En Betania, fueron ocho jóvenes muertos y dos heridos. En cada registro de asesinatos múltiples, como en los que ocurren de manera individual, detrás de las estadísticas hay historias personales y familiares que se truncan. Son sueños y esperanzas que se cortan de raíz, dramas que no quedan en los registros ni se reflejan en los informes. Vidas que al interrumpirse antes de tiempo nos enrostran un fracaso social.
En el suroeste y el oriente vamos perdiendo en el empeño de disminuir la tasa de homicidios. Pero no es un problema de esas subregiones, mientras no entendamos que es un asunto que nos atañe a todos, seguiremos asistiendo a esas escenas llenas de dolor, de rabia, en las que el odio suele encontrar nuevos nichos y la maquinaria de la muerte se sigue aceitando con la sangre de jóvenes a quienes no hemos sido capaces de defender como sociedad.
Y es que fallamos como sociedad cuando los jóvenes son víctimas de estos hechos violetos, ya sea porque sus vidas son cegadas o porque son ellos quienes disparan las balas asesinas. No hemos sido capaces de protegerlos y de mantenerlos alejados de las redes del narcotráfico que los instrumentalizan y que, para mantener un lucrativo negocio ilícito, los usan, los condenan al vicio, los enrolan y los llevan a la muerte. Por eso, insisto, el luto nos toca a todos.
Desde el Gobierno de Antioquia, hemos hecho esfuerzos para motivar el cuidado y la protección de la vida, ese es nuestro ADN, nuestro propósito primordial. Hemos reiterado que la Seguridad Humana, es la ruta para la defensa de la vida digna como un asunto multidimensional que tiene que ver con las acciones de Gobierno, con la participación ciudadana, con la gestión de los riesgos, con la promoción de la paz y las estrategias de Noviolencia, así como con las capacidades de prevención y atención en salud, entre otras.

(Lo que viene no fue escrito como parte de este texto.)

**config.mk**
```make
export PLATFORM = sky130hd
export DESIGN_NAME = lsu_instr_sequencer
export DESIGN_NICKNAME = d
export VERILOG_FILES = /design/src/rtl/lsu_instr_sequencer.sv
export SDC_FILE = /design/constraint.sdc
export NUM_CORES = 1
export LEC_CHECK = 0
export ABC_CLOCK_PERIOD_IN_PS = 5400
export BUFFER_PORTS_ARGS = -buffer_cell sky130_fd_sc_hd__buf_2
export CAP_MARGIN = 10
export CORE_ASPECT_RATIO = 2
export CORE_UTILIZATION = 60
export CTS_BUF_LIST = sky130_fd_sc_hd__clkbuf_8
export CTS_CLUSTER_DIAMETER = 80
export DETAILED_ROUTE_END_ITERATION = 16
export PLACE_DENSITY_LB_ADDON = 0.05
export SYNTH_ARGS = -nofsm -noshare
export SYNTH_HDL_FRONTEND = slang
export SYNTH_SLANG_ARGS = --single-unit
```
**constraint.sdc**
```tcl
create_clock -name clk_i -period 5.4 [get_ports clk_i]
set_input_delay 0.27 -clock clk_i [delete_from_list [all_inputs] [get_ports clk_i]]
set_output_delay 0.27 -clock clk_i [all_outputs]
set_load 0.01 [all_outputs]
```
**src/rtl/lsu_instr_sequencer.sv**
```systemverilog
`default_nettype none
// ============================================================================
// Module   : lsu_instr_sequencer
// Brief    : Issues a small preloaded instruction program over a valid/ready
//            handshake. After each load or store, issue is held until the
//            matching memory response arrives or the wait times out.
// Revision : 1.0 - initial release
// ============================================================================
module lsu_instr_sequencer #(
  parameter int DEPTH   = 4,
  parameter int AW      = $clog2(DEPTH),
  parameter int TIMEOUT = 15
) (
  input  logic          clk_i,
  input  logic          rst_i,
  input  logic          prog_we_i,
  input  logic [AW-1:0] prog_addr_i,
  input  logic [31:0]   prog_data_i,
  input  logic [AW:0]   prog_len_i,
  input  logic          start_i,
  output logic [31:0]   instr_o,
  output logic          instr_valid_o,
  input  logic          instr_ready_i,
  input  logic          load_mem_resp_i,
  input  logic          store_mem_resp_i,
  output logic [AW:0]   pc_o,
  output logic          busy_o,
  output logic          done_o,
  output logic          timeout_o
);

  typedef enum logic [1:0] {
    S_IDLE     = 2'd0,
    S_ISSUE    = 2'd1,
    S_WAIT_MEM = 2'd2,
    S_DONE     = 2'd3
  } state_t;

  localparam logic [6:0]  c_op_load   = 7'b0000011;
  localparam logic [6:0]  c_op_store  = 7'b0100011;
  localparam logic [AW:0] c_depth     = (AW+1)'(DEPTH);
  localparam logic [AW:0] c_pc_one    = (AW+1)'(1);
  // Counter starts at 0 on the first wait cycle, so expiry is on TIMEOUT-1.
  localparam logic [7:0]  c_wait_last = 8'(TIMEOUT - 1);

  state_t      r_state;
  logic [AW:0] r_pc;
  logic [AW:0] r_len;
  logic [7:0]  r_wait_cnt;
  logic        r_wait_load;
  logic        r_timeout;
  logic [31:0] r_buf [DEPTH];

  logic        w_can_load;
  logic [31:0] w_instr;
  logic        w_is_load;
  logic        w_is_store;
  logic        w_is_mem;
  logic [AW:0] w_pc_inc;
  logic [AW:0] w_len_clamped;
  logic        w_resp_match;

  assign w_can_load    = (r_state == S_IDLE) || (r_state == S_DONE);
  assign w_instr       = r_buf[r_pc[AW-1:0]];
  assign w_is_load     = (w_instr[6:0] == c_op_load);
  assign w_is_store    = (w_instr[6:0] == c_op_store);
  assign w_is_mem      = w_is_load || w_is_store;
  assign w_pc_inc      = r_pc + c_pc_one;
  assign w_len_clamped = (prog_len_i > c_depth) ? c_depth : prog_len_i;
  assign w_resp_match  = r_wait_load ? load_mem_resp_i : store_mem_resp_i;

  // Program buffer: written only while no run is in progress.
  always_ff @(posedge clk_i or posedge rst_i) begin
    if (rst_i) begin
      for (int i = 0; i < DEPTH; i++) begin
        r_buf[i] <= '0;
      end
    end else if (w_can_load && prog_we_i) begin
      r_buf[prog_addr_i] <= prog_data_i;
    end
  end

  // Sequencer FSM: launch, issue, wait for memory response, finish.
  always_ff @(posedge clk_i or posedge rst_i) begin
    if (rst_i) begin
      r_state     <= S_IDLE;
      r_pc        <= '0;
      r_len       <= '0;
      r_wait_cnt  <= '0;
      r_wait_load <= 1'b0;
      r_timeout   <= 1'b0;
    end else begin
      case (r_state)
        S_IDLE, S_DONE: begin
          if (start_i) begin
            r_len     <= w_len_clamped;
            r_pc      <= '0;
            r_timeout <= 1'b0;
            r_state   <= (w_len_clamped != '0) ? S_ISSUE : S_DONE;
          end
        end
        S_ISSUE: begin
          if (instr_ready_i) begin
            r_pc <= w_pc_inc;
            if (w_is_mem) begin
              r_wait_load <= w_is_load;
              r_wait_cnt  <= '0;
              r_state     <= S_WAIT_MEM;
            end else if (w_pc_inc == r_len) begin
              r_state <= S_DONE;
            end
          end
        end
        S_WAIT_MEM: begin
          r_wait_cnt <= r_wait_cnt + 8'd1;
          // A matching response takes priority over expiry in the same cycle.
          if (w_resp_match) begin
            r_state <= (r_pc == r_len) ? S_DONE : S_ISSUE;
          end else if (r_wait_cnt == c_wait_last) begin
            r_timeout <= 1'b1;
            r_state   <= S_DONE;
          end
        end
        default: r_state <= S_IDLE;
      endcase
    end
  end

  assign instr_o       = w_instr;
  assign instr_valid_o = (r_state == S_ISSUE);
  assign busy_o        = (r_state == S_ISSUE) || (r_state == S_WAIT_MEM);
  assign done_o        = (r_state == S_DONE);
  assign pc_o          = r_pc;
  assign timeout_o     = r_timeout;

endmodule
`default_nettype wire

```
==> results_dict.tcl <==
set metrics [dict create \
    path_max_fanout 21 \
    synthArstFlopShare_pct 100.0 \
    ant_nets 0 \
    worstMarginPinSlew_ns 0.9907 \
    grt_pass1_vias 4417 \
    grt_pass1_wl_um 21780 \
    gr-total-overflow 0 \
    setup_violations 0 \
    synth_common_cells "dfrtp_1, mux2_2, mux4_2" \
    multi_input_area_um2 2828 \
    outcome "complete, but fails checks" \
    die_w_um 76.14 \
    leakage_nw 3.389 \
    setup.worst_path.class "flop to flop" \
    cp_num_cells 6 \
    relSlewSlack_pct 33.96 \
    dieArea_um2 11440 \
    yosysUniqueCellTypes 40 \
    r2r_cells 6 \
    fillerInstances 752 \
    postSynthCellCount 430 \
    grt_usage_pct 25.05 \
    irDropWorstVdd_mv 0.3648 \
    synth_area_um2 6595 \
    gp_congestion 0.8142 \
    yosysTopAreaCellShare_pct 55.40 \
    cts_tree "yes" \
    dr.pass1.iters 4 \
    hold_viol 1 \
    cts-resized-gates 0 \
    core_um2 10610 \
    finalCriticalPeriod_ns 3.038 \
    root_buffer "clkbuf_8" \
    drt-initial-drc-count 135 \
    cts_hold_buf 0 \
    violations "negative hold slack" \
    finalInstanceArea_um2 7561 \
    ys_ff_latch 146 \
    cpPeakStageDelay_ns 0.75 \
    synth_area_per_cell_um2 15.34 \
    grt_max_degree 88 \
    cts_sinks 146 \
    vias 3970 \
    end_kind "flop" \
    crit_path_cell_trace "buf_4 > mux4_2 > and4b_1 > a22oi_2 > or4b_1 > nand2_1" \
    yosysTopAreaCell "dfrtp_1" \
    io_buffers 82 \
    fin_skew_ns 0.02121 \
    cp.buffers_inverters 1 \
    syn-num-nets 480 \
    yosys-top-cells-area "dfrtp_1, mux2_2, mux4_2, ha_1, clkbuf_1" \
    yosysWarnings 0 \
    cts_made_buffers 17 \
    synth_edf_count 0 \
    rows 53 \
    synth.most_common_cell "dfrtp_1" \
    fin_setup_tns_ns 0 \
    start_kind "flop" \
    area_growth_pct 14.65 \
    final_util_pct 71.26 \
    drive_above_1_share_pct 53.42 \
    worstSkewPairLatency_ns 0.43 \
    diodes 0 \
    finalNonFillerCells 663 \
    dp_hpwl_um 8569 \
    pin_count 83 \
    min-delay-path-class "input pin to async pin" \
    clk_pin_slew_worst_paths_ns 0.09 \
    clk_path_buf_depth 2 \
    rsz0062_at_grt "no" \
    cp.required_ns 5.76 \
    via_per_inst 5.988 \
    cap_violations 0 \
    drt_wl_total_um 13260 \
    antenna_found_initial 0 \
    crit_arrival_ns 3.40 \
    nNetsFinal 564 \
    start_util_pct 62.16 \
    fmax_mhz 329.2 \
    timing.hold.ws_ns -0.003988 \
    slew_violations 0 \
    min_period_over_period_pct 56.26 \
    synth_ff_type "dfrtp_1" \
    post-cts-setup-buffer-count 0 \
    drcViolationCount 0 \
    seqCellArea_um2 3656 \
    r2r_start "pc_o[0]$_DFFE_PP0P_" \
    seq_area_frac_synth_pct 55.40 \
    dpl_cell_area_um2 7138 \
    slowest_stage "dfrtp_2" \
    placed_cells 632 \
    wl_per_cell_um 20.00 \
    reg2reg_slack_ns 2.36 \
    powerDensity_nw_per_um2 596.7 \
    dieHeight_um 150.3 \
    crit_family "simple AND/OR/NAND/NOR gates" \
    htree_num_levels 4 \
    regToRegEndpoint "r_wait_cnt[6]$_DFFE_PP0P_" \
]
==> power breakdown <==
group / internal [mW] / total [mW] / switching [mW]
registers: 1.61 / 1.94 / 0.329
logic: 0.977 / 1.67 / 0.697
clock network: 0.528 / 0.903 / 0.375
total: 3.11 / 4.51 / 1.40
==> worst max path at each step <==
stage / startpoint / slack (ns) / to
2_1_floorplan: rst_i / 1.21 / pc_o[0]$_DFFE_PP0P_
3_3_place_gp: pc_o[0]$_DFFE_PP0P_ / 2.39 / r_wait_cnt[5]$_DFFE_PP0P_
3_5_place_dp: pc_o[0]$_DFFE_PP0P_ / 2.30 / r_wait_cnt[6]$_DFFE_PP0P_
4_1_cts: pc_o[0]$_DFFE_PP0P_ / 2.28 / r_wait_cnt[6]$_DFFE_PP0P_
5_1_grt: pc_o[0]$_DFFE_PP0P_ / 2.13 / r_wait_cnt[6]$_DFFE_PP0P_
6_report: pc_o[0]$_DFFE_PP0P_ / 2.36 / r_wait_cnt[6]$_DFFE_PP0P_
==> flip-flops by register name (all words and copies together) (netlist names) <==
| signal | flops |
|---|---|
| r_wait_load | 1 |
| r_len | 3 |
| r_state | 2 |
| r_wait_cnt | 8 |
| pc_o | 3 |
| timeout_o | 1 |
| r_buf | 128 |
==> per-layer routing <==
metal | up-vias | routed length [um] | GRT usage (%)
met3 | 16 | 402 | 4.970
li1 | 1772 | - | -
met4 | 0 | 210 | 9.615
met1 | 2110 | 5225 | 28.58
met5 | - | 0 | 0
met2 | 72 | 7418 | 46.14
==> through the flow <==
step / setup slack (ns) / power [mW]
floorplan: 1.207 / 3.102
global placement: 2.393 / 3.553
detailed placement: 2.303 / 3.654
CTS: 2.283 / 4.562
global route: 2.130 / 4.775
finish: 2.362 / 4.512
==> cell type report <==
cell class	count	share of cell area, %
clock inverters	11	1.953
clock buffers	20	3.641
well taps	137	2.267
repair buffers	87	5.924
flip-flops and latches	146	48.35
multi-input cells	254	37.40
inverters	8	0.4633
==> cells in the final DEF, fill, tap and decap left out, types with 2 or more instances in the layout <==
| cell type | synthesis | final |
|---|---|---|
| dfrtp_1 | 146 | 144 |
| mux2_2 | 129 | 129 |
| buf_2 | 1 | 82 |
| mux4_2 | 32 | 32 |
| clkbuf_8 | 0 | 20 |
| nand2_1 | 15 | 14 |
| inv_1 | 8 | 13 |
| o21ai_0 | 10 | 10 |
| ha_1 | 6 | 6 |
| nand2b_1 | 5 | 5 |
| a31oi_1 | 5 | 5 |
| buf_4 | 0 | 5 |
| nand4_1 | 4 | 4 |
| mux2i_1 | 4 | 4 |
| a21oi_1 | 4 | 4 |
| bufinv_16 | 0 | 4 |
| o211ai_1 | 3 | 3 |
| or4b_1 | 3 | 3 |
| nand3_1 | 3 | 3 |
| or3_1 | 3 | 3 |
| xor2_1 | 3 | 3 |
| and4b_1 | 2 | 2 |
| nand3b_1 | 2 | 2 |
| a21boi_0 | 2 | 2 |
| xnor2_1 | 2 | 2 |
| nor3_1 | 3 | 2 |
| dfrtp_2 | 0 | 2 |
==> cell families after synthesis <==
group	Yosys count	synth area share [%]
buf+inv	30	1.840
mux	165	33.56
fa+ha+maj	6	1.138
simple gates	48	4.534
xor+xnor	5	0.6641
compound gates	30	2.865
flops	146	55.40
Note: power is estimated with default switching activity, not from simulation.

Esa concepción holística de la seguridad, animada por la defensa de la vida, no admite excusas ni discriminaciones. Aquí no hay muertos buenos y muertos malos, no hay asesinatos justificados, ni tolerables, ni aceptables. Nos duelen todos muertos, nos entristecen las lágrimas de todas las madres, de todos los huérfanos y todas las familias. Y aspiramos a que pare el espiral de la venganza para que no haya más duelos que nos hagan avergonzar.

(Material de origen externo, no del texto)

<file path="config.mk">
export PLATFORM = sky130hd
export DESIGN_NAME = filter_fir_sym_mc
export DESIGN_NICKNAME = d
export VERILOG_FILES = /design/src/rtl/filter_fir_sym_mc.sv
export SDC_FILE = /design/constraint.sdc
export NUM_CORES = 2
export LEC_CHECK = 0
export BUFFER_PORTS_ARGS = -buffer_cell sky130_fd_sc_hd__buf_2
export CORE_MARGIN = 3
export CORE_UTILIZATION = 30
export CTS_BUF_LIST = sky130_fd_sc_hd__clkbuf_8
export DETAILED_ROUTE_END_ITERATION = 8
export PLACE_DENSITY_LB_ADDON = 0.2
export SETUP_SLACK_MARGIN = 0.02
export SLEW_MARGIN = 30
export SYNTH_ARGS = -nofsm -noshare
export SYNTH_HDL_FRONTEND = slang
export SYNTH_SLANG_ARGS = --single-unit
</file>
<file path="constraint.sdc">
create_clock -name CLK -period 28.9 [get_ports CLK]
set_input_delay 1.445 -clock CLK [delete_from_list [all_inputs] [get_ports CLK]]
set_output_delay 1.445 -clock CLK [all_outputs]
set_load 0.02 [all_outputs]
</file>
<file path="src/rtl/filter_fir_sym_mc.sv">
// Multi-channel symmetric FIR: one shared multiplier fed by a tap pre-adder,
// half coefficient set written at runtime, channels processed in turn per frame.
module filter_fir_sym_mc #(
  parameter  int BIT_WIDTH = 16,
  parameter  int BIT_FRAC  = 14,
  parameter  int LENGTH    = 21,
  parameter  int NUM_CH    = 4,
  parameter  int UINT_IO   = 0,
  localparam int HALF      = (LENGTH + 1) / 2,
  localparam int CW        = (HALF > 1) ? $clog2(HALF) : 1
) (
  input  logic                        CLK,
  input  logic                        nRST,
  input  logic                        START_FLAG,
  input  logic [NUM_CH*BIT_WIDTH-1:0] DATA_IN,
  input  logic                        COEFF_WE,
  input  logic [CW-1:0]               COEFF_ADR,
  input  logic [BIT_WIDTH-1:0]        COEFF_DATA,
  output logic [NUM_CH*BIT_WIDTH-1:0] DATA_OUT,
  output logic                        DATA_VALID,
  output logic                        FIR_RDY
);

  localparam int  CHW = (NUM_CH > 1) ? $clog2(NUM_CH) : 1;
  localparam int  TW  = $clog2(LENGTH);
  localparam int  PW  = BIT_WIDTH + 1;
  localparam int  MW  = 2 * BIT_WIDTH + 1;
  localparam int  AW  = MW + $clog2(HALF);
  localparam bit  ODD = (LENGTH % 2) == 1;

  localparam logic [BIT_WIDTH-1:0] FLIP =
    (UINT_IO != 0) ? {1'b1, {(BIT_WIDTH-1){1'b0}}} : '0;
  localparam logic signed [AW-1:0] MAXV = AW'((2 ** (BIT_WIDTH - 1)) - 1);
  localparam logic signed [AW-1:0] MINV = -(AW'(2 ** (BIT_WIDTH - 1)));

  localparam logic [1:0] S_IDLE  = 2'd0;
  localparam logic [1:0] S_LOAD  = 2'd1;
  localparam logic [1:0] S_MAC   = 2'd2;
  localparam logic [1:0] S_STORE = 2'd3;

  logic [1:0]                  state_q, state_d;
  logic [CW-1:0]               k_q, k_d;
  logic [CHW-1:0]              ch_q, ch_d;
  logic signed [AW-1:0]        acc_q, acc_d;
  logic                        dv_q, dv_d;
  logic [NUM_CH*BIT_WIDTH-1:0] cap_q;
  logic signed [BIT_WIDTH-1:0] tap_q  [NUM_CH][LENGTH];
  logic signed [BIT_WIDTH-1:0] coef_q [HALF];
  logic [BIT_WIDTH-1:0]        out_q  [NUM_CH];

  logic                        last_k;
  logic                        coef_wr;
  logic [TW-1:0]               ia, ib;
  logic signed [BIT_WIDTH-1:0] xa, xb;
  logic signed [PW-1:0]        pre;
  logic signed [MW-1:0]        prod;

  // Floor shift back to sample scale, then clamp to the sample range.
  function automatic logic signed [BIT_WIDTH-1:0] sat_q(input logic signed [AW-1:0] a);
    logic signed [AW-1:0] s;
    s = a >>> BIT_FRAC;
    if (s > MAXV)      sat_q = MAXV[BIT_WIDTH-1:0];
    else if (s < MINV) sat_q = MINV[BIT_WIDTH-1:0];
    else               sat_q = s[BIT_WIDTH-1:0];
  endfunction

  assign last_k  = (k_q == CW'(HALF - 1));
  assign coef_wr = (state_q == S_IDLE) && COEFF_WE && (32'(COEFF_ADR) < HALF);

  // Pre-adder pairs tap k with its mirror; the odd-length centre tap stands alone.
  always_comb begin
    ia   = TW'(k_q);
    ib   = TW'(LENGTH - 1) - ia;
    xa   = tap_q[ch_q][ia];
    xb   = (ODD && last_k) ? '0 : tap_q[ch_q][ib];
    pre  = $signed({xa[BIT_WIDTH-1], xa}) + $signed({xb[BIT_WIDTH-1], xb});
    prod = coef_q[k_q] * pre;
  end

  always_comb begin
    state_d = state_q;
    k_d     = k_q;
    ch_d    = ch_q;
    acc_d   = acc_q;
    dv_d    = 1'b0;
    case (state_q)
      S_IDLE: begin
        if (START_FLAG) state_d = S_LOAD;
      end
      S_LOAD: begin
        acc_d   = '0;
        ch_d    = '0;
        k_d     = '0;
        state_d = S_MAC;
      end
      S_MAC: begin
        acc_d = acc_q + AW'(prod);
        if (last_k) state_d = S_STORE;
        else        k_d     = k_q + 1'b1;
      end
      default: begin
        acc_d = '0;
        k_d   = '0;
        if (ch_q == CHW'(NUM_CH - 1)) begin
          state_d = S_IDLE;
          dv_d    = 1'b1;
        end else begin
          ch_d    = ch_q + 1'b1;
          state_d = S_MAC;
        end
      end
    endcase
  end

  always_ff @(posedge CLK or negedge nRST) begin
    if (!nRST) begin
      state_q <= S_IDLE;
      k_q     <= '0;
      ch_q    <= '0;
      acc_q   <= '0;
      dv_q    <= 1'b0;
    end else begin
      state_q <= state_d;
      k_q     <= k_d;
      ch_q    <= ch_d;
      acc_q   <= acc_d;
      dv_q    <= dv_d;
    end
  end

  // Sample capture, delay lines, coefficient store and output registers.
  always_ff @(posedge CLK or negedge nRST) begin
    if (!nRST) begin
      cap_q <= '0;
      for (int c = 0; c < NUM_CH; c++) begin
        out_q[c] <= '0;
        for (int i = 0; i < LENGTH; i++) tap_q[c][i] <= '0;
      end
      for (int h = 0; h < HALF; h++) coef_q[h] <= '0;
    end else begin
      if ((state_q == S_IDLE) && START_FLAG) cap_q <= DATA_IN;
      if (coef_wr) coef_q[COEFF_ADR] <= $signed(COEFF_DATA);
      if (state_q == S_LOAD) begin
        for (int c = 0; c < NUM_CH; c++) begin
          for (int i = LENGTH - 1; i > 0; i--) tap_q[c][i] <= tap_q[c][i-1];
          tap_q[c][0] <= $signed(cap_q[c*BIT_WIDTH +: BIT_WIDTH] ^ FLIP);
        end
      end
      if (state_q == S_STORE) out_q[ch_q] <= sat_q(acc_q) ^ FLIP;
    end
  end

  for (genvar c = 0; c < NUM_CH; c++) begin : g_out
    assign DATA_OUT[c*BIT_WIDTH +: BIT_WIDTH] = out_q[c];
  end

  assign DATA_VALID = dv_q;
  assign FIR_RDY    = (state_q == S_IDLE);

endmodule

</file>
==> summary.txt <==
Clock tree
  • CTS Buf Count: 310
  • Insertion delay to the later sink of the worst-skew pair: 0.96 ns
  • CTS Buffer Depth: 4
  • Post-CTS Hold Buffers: 0
  • H-Tree Depth: 5
  • Cts repair resizes: 0
  • CTS tree: done
  • Post-CTS setup buffers: 0
  • Clock Pin Slew Worst Setup and Hold Paths: 0.06 ns
  • Num Clock Sinks: 1694
  • Clock Root Buffer: clkbuf_8

Status
  • Status: completed

Timing
  • Final setup viols: 0
  • Setup_tns: 0 ns
  • Max Slew Vio Count: 0
  • Count of final hold-check violations: 0
  • RSZ-0062 raised after global routing: no
  • Post-route clock period utilization: between 40% and 50%
  • Clock Skew: 0.0737 ns
  • Slew @ Worst Pin: ~1.0 ns
  • Tmin final: 13.10 ns
  • Relative slew slack: 30.9%
  • Fmax: 76.3 MHz

Floorplan
  • Die area: 0.303 sq mm
  • Starting Density: 30.2%
  • Die width: 550 um
  • # rows: 199
  • Boundary Pins: between 150 and 200
  • Die Y: between 500 and 600 um
  • Core Region: ~0.3 sq mm

Finish
  • Post-route cell area: 0.100 sq mm
  • Final nets: 6875
  • Layout cell share with drive strength beyond 1: 42.8%
  • Commonest non-fill, non-tap cell in the layout: dfrtp_1
  • Area growth syn-to-layout: 13.0%
  • Most frequent cells in the layout: 1688 x dfrtp_1, 1603 x mux2_2, 502 x inv_1, 441 x mux4_2, 388 x clkbuf_8

GRT
  • GRT Util Overall: 14.6%
  • Largest net degree at the start of global routing: 193
  • Vias in the first global route: 56.0k
  • Global-route wire length before repair: 348000 um
  • Total grt overflow: 0
  • Antenna violations before repair: 14

Worst setup path
  • Startpoint types: flop
  • Critical path capture point type: flop
  • Maximum fanout along the worst path: 83
  • Crit path buffers/inverters: 7
  • WP data required: 29.73 ns
  • Reg2reg path depth: 37
  • Reg-to-Reg Start: ch_q[0]
  • FF-to-FF End: acc_q[24]
  • Crit path max-delay cell type: xnor2_2
  • Critical Path AT: about 14 ns
  • CP Class: flop to flop
  • Worst path max stage delay: 0.76 ns
  • Most used cell, CP: fa_1
  • FF-to-FF setup slack: 15.80 ns
  • Family with the most delay on the worst path: adder cells

Min path
  • Hold depth: 2
  • Hold Path End: DATA_OUT[55]
  • Hold path start: DATA_OUT[55]
  • Worst min-delay path class: flop to flop

Detailed routing
  • Via count: 50.8k
  • Drt pass-1 iters: 5
  • Routed Wire Length: 222000 um
  • Routed Antenna Nets: 0
  • Initial DRC Count: 2684
  • DR WL/cell: 21.2 um
  • DRC violations left: 0
  • Vias per cell: 4.85

Synthesis
  • YS warnings: 0
  • Post-synth ARST share: 100%
  • Compound-Gate Fraction of Synth Area: 2.60%
  • Largest family of logic cells by synthesized area: multiplexers
  • Count of cell types in the netlist: 64
  • Largest area contributor in the netlist: dfrtp_1
  • Multiplexer area fraction after synthesis: 33.3%
  • Post-Synth Simple-Gate Area: 2.78%
  • Register bit total from synthesis: 1694
  • Average size of a mapped cell: 14.5 sq um
  • Synthesized instance count: roughly 6.1k
  • Post-synth EDFFs: 0
  • Adder-cell share of the synthesized area: 9.38%
  • Sequential element share of the synthesized area: 47.7%
  • Syn Nets: 6687
  • XOR/XNOR Fraction of Synth Area: 0.609%
  • Synthesized cell area: 0.0888 sq mm
  • Area contributors post-synth: dfrtp_1 48%, mux2_2 20%, mux4_2 11%
  • Dominant synthesized flop cell: dfrtp_1
  • Yosys top cell area share: 47.7%

Placed design
  • GP Congestion: between 0.8 and 0.9
  • DP HPWL: 146000 um
  • Port Buffers: 153
  • Placed Area: 0.0940 sq mm

Pwr
  • Power per standard cell area: 90.0 mW/mm^2
  • Peak supply drop: 0.0690 mV
  • P_leak: 48.1 nW
  • Overall Power: about 9 mW

Flow run
  • Max-cap viol count: 0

Dicho sea de paso, tampoco existe el microtráfico al que se atribuyen buena parte de los asesinatos en Antioquia. No es un negocio menor ni una mafia chiquita. Son estructuras armadas, ilegales, envueltas en un delito transnacional, poderosos señores de la muerte dedicados a aumentar sus tesoros ensangrentados que recurren a la venta al menudeo para incrementar sus mercados, que utilizan a los jóvenes y los condenan a una vida corta, esclavizados en el vicio y la ambición. Contra esas estructuras debemos cerrar filas.
Esa es una tarea que nos necesita a todos. En la que hemos encontrado el apoyo del Gobierno Nacional y el compromiso de las fuerzas armadas, de la policía, del aparato de justicia, de los alcaldes y alcaldesas, pero que evidentemente no ha sido suficiente para revertir la trágica realidad. Por eso es indispensable aumentar los esfuerzos, afinar los Planes Integrales de Seguridad y Convivencia en todos los municipios y reforzar la integración tecnológica, además de motivar la colaboración ciudadana.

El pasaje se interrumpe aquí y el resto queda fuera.